Today’s smartphone cameras can easily be used to verify account access via facial recognition, as can computer webcams.

UAE based Jouda Seghair, a research expert on financial markets cyber security spoke in detail to FinanceFeeds yesterday.

Whilst email or physical letters are still in existence, though dwindling, cyber attacks are on the increase.

Ms Jouda explained that while headlines and news coverage leave the impression that ransomware is the greatest threat to enterprises today, research has revealed that with annual attacks numbering 1.2 million, financial malware is 2.5 times as prevalent as ransomware.

The recently released Symantec Internet Security Threat Report (ISTR) Financial Threats Review 2017 stated that 38% of all financial threat detections were against corporations, rather than customers. While these attacks are more difficult to execute, they yield a higher profit, which is why there was 1.2 million such attacks in 2016.
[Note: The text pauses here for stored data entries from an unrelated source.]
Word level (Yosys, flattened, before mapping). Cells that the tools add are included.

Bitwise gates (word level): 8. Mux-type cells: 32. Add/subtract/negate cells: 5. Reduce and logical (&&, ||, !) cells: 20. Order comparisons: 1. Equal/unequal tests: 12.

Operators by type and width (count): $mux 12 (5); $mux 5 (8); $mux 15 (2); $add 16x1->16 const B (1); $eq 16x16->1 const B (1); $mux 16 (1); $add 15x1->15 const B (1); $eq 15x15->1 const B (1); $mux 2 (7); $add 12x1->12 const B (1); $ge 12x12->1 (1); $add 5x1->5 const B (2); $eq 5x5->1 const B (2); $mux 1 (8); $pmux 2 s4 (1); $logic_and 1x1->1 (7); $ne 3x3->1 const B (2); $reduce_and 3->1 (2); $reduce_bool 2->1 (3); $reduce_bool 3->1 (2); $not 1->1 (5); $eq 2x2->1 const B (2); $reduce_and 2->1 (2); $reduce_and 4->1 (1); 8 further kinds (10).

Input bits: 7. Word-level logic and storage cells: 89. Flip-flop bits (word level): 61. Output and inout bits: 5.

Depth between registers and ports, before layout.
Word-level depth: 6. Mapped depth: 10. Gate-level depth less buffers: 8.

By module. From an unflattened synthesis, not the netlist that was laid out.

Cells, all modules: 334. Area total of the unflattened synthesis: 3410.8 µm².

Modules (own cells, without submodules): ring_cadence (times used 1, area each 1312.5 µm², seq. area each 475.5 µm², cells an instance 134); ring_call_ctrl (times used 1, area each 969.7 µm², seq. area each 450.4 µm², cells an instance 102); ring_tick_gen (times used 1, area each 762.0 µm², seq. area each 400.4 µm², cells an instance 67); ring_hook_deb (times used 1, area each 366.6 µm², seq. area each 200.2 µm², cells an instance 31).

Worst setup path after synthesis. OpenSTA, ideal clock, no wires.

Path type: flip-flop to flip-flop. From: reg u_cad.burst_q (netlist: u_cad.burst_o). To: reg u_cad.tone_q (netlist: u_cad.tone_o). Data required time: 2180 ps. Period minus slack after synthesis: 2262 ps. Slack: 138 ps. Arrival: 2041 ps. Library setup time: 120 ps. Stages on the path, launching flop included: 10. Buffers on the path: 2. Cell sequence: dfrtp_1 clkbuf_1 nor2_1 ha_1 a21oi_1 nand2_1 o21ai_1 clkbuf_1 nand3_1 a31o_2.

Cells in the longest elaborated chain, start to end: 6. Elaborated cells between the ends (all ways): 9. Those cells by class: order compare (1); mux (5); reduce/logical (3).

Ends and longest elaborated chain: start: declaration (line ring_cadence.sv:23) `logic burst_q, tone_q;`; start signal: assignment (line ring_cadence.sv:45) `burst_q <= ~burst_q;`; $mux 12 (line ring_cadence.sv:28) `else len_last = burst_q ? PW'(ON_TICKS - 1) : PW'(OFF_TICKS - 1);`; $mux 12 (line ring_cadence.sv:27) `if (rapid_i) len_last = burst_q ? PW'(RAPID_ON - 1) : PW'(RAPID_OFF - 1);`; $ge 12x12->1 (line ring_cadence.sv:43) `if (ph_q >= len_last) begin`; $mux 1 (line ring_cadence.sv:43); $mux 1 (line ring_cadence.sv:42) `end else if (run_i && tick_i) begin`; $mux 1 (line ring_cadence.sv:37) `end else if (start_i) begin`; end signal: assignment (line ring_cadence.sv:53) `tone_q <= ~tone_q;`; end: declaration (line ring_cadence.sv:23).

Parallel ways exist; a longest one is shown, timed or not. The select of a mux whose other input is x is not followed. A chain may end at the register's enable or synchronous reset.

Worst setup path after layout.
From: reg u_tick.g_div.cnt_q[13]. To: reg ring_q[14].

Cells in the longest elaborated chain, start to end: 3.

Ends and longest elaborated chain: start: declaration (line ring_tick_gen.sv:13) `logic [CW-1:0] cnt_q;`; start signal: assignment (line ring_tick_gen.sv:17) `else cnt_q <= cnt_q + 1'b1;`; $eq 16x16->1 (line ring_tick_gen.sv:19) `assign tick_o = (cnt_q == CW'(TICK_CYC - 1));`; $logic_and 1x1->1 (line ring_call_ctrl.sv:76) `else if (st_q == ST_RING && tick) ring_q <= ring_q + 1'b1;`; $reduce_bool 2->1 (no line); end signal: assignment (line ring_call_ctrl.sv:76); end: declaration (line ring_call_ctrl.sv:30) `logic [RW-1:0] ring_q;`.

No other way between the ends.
[config.mk]
export PLATFORM = sky130hd
export DESIGN_NAME = fma16_unit
export DESIGN_NICKNAME = d
export VERILOG_FILES = /design/src/rtl/fma16_pkg.sv /design/src/rtl/fma16_prep.sv /design/src/rtl/fma16_lzc.sv /design/src/rtl/fma16_addnorm.sv /design/src/rtl/fma16_round.sv /design/src/rtl/fma16_unit.sv
export SDC_FILE = /design/constraint.sdc
export NUM_CORES = 1
export LEC_CHECK = 0
export ABC_AREA = 0
export CAP_MARGIN = 10
export CORE_ASPECT_RATIO = 2
export CORE_MARGIN = 2
export CORE_UTILIZATION = 55
export DETAILED_ROUTE_END_ITERATION = 10
export HOLD_SLACK_MARGIN = 0.08
export PLACE_DENSITY_LB_ADDON = 0.12
export SYNTH_ARGS = -nofsm -noshare
export SYNTH_HDL_FRONTEND = slang
export SYNTH_SLANG_ARGS = --single-unit
export TNS_END_PERCENT = 30
[constraint.sdc]
create_clock -name clk -period 17 [get_ports clk]
set_input_delay 1.7 -clock clk [delete_from_list [all_inputs] [get_ports clk]]
set_output_delay 1.7 -clock clk [all_outputs]
set_load 0.01 [all_outputs]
Attacks against financial institutions are on the rise, with the emergence of a select group of cyber criminals targeting financial institutions in a sophisticated manner.
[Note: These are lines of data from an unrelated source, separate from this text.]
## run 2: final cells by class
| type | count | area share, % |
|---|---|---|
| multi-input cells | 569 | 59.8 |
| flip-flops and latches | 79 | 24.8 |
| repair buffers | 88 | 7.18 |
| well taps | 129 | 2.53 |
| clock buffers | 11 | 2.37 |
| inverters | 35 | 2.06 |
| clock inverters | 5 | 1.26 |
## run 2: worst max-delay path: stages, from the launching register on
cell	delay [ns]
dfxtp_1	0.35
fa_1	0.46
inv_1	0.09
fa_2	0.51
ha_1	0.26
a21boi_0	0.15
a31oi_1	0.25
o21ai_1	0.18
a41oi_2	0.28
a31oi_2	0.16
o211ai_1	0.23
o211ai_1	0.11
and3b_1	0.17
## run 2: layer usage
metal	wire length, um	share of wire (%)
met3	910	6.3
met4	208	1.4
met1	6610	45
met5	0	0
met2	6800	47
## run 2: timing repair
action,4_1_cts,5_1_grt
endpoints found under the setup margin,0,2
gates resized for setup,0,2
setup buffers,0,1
She deduced that incidents targeting banks have spread around the world, striking institutions in Ukraine, Poland, Bangladesh, Ecuador, U.K. and India, to name a few, with losses totaling hundreds of millions of dollars. These widespread events indicate that financial criminals see these networks as prime targets for attack.

FinanceFeeds concurs with this, and also is of the understanding that several attacks of this nature are aimed at gaining access to customer accounts and passwords, providing the attacker with the full user credentials required to make successful withdrawals from trading accounts to their own bank accounts without any contact with the actual account holder.

The FX industry is so multi-faceted that the need for cybersecurity exists in many specific areas such as the electric payment processing sector, the safeguarding of client funds in online trading accounts and the actual access to trading accounts themselves in order that trades can be opened and closed.

Last year, Tim Thompson, CEO of British payment payment service provider and risk management technology company NOIRE explained to FinanceFeeds that FX brokerage accounts are usually accessible online needing only a username and password in order to gain access to sensitive data and exposure to fraudulent withdrawals.

“It can start in a number of ways” explained Mr. Thompson. “These methods include fraudsters phishing customers details, through emails pretending to be from the broker and telephone calls, Trojan malware programs often downloaded for trading platforms which look legitimate but could be obtaining customers’ login details and passwords. Fraudsters do this on an industrial scale and gain access to many customer accounts across many businesses.”

Mr. Thompson explained that in many cases, fraudsters have been able to successfully make withdrawals from trading accounts, their requests being so authentic that they have been passed by even the most diligent of compliance departments. The ability to access accounts by phishing and sending in Trojan horse malware programs in order to ’emulate’ the real customer would be avoided with the right anti-fraud security systems.

Facial recognition technology would prevent this entirely. Basically, no face, no withdrawal.

Once again, it will likely be down to the avantgarde R&D departments within retail FX firms – often those are at the absolute leading edge of development within this industry – to develop such systems and pave the way forward, as the regulators are unlikely to take the lead.

He who invents and successfully implements it will gain historic acclaim as he who put a stop to cyber threats in the retail FX industry.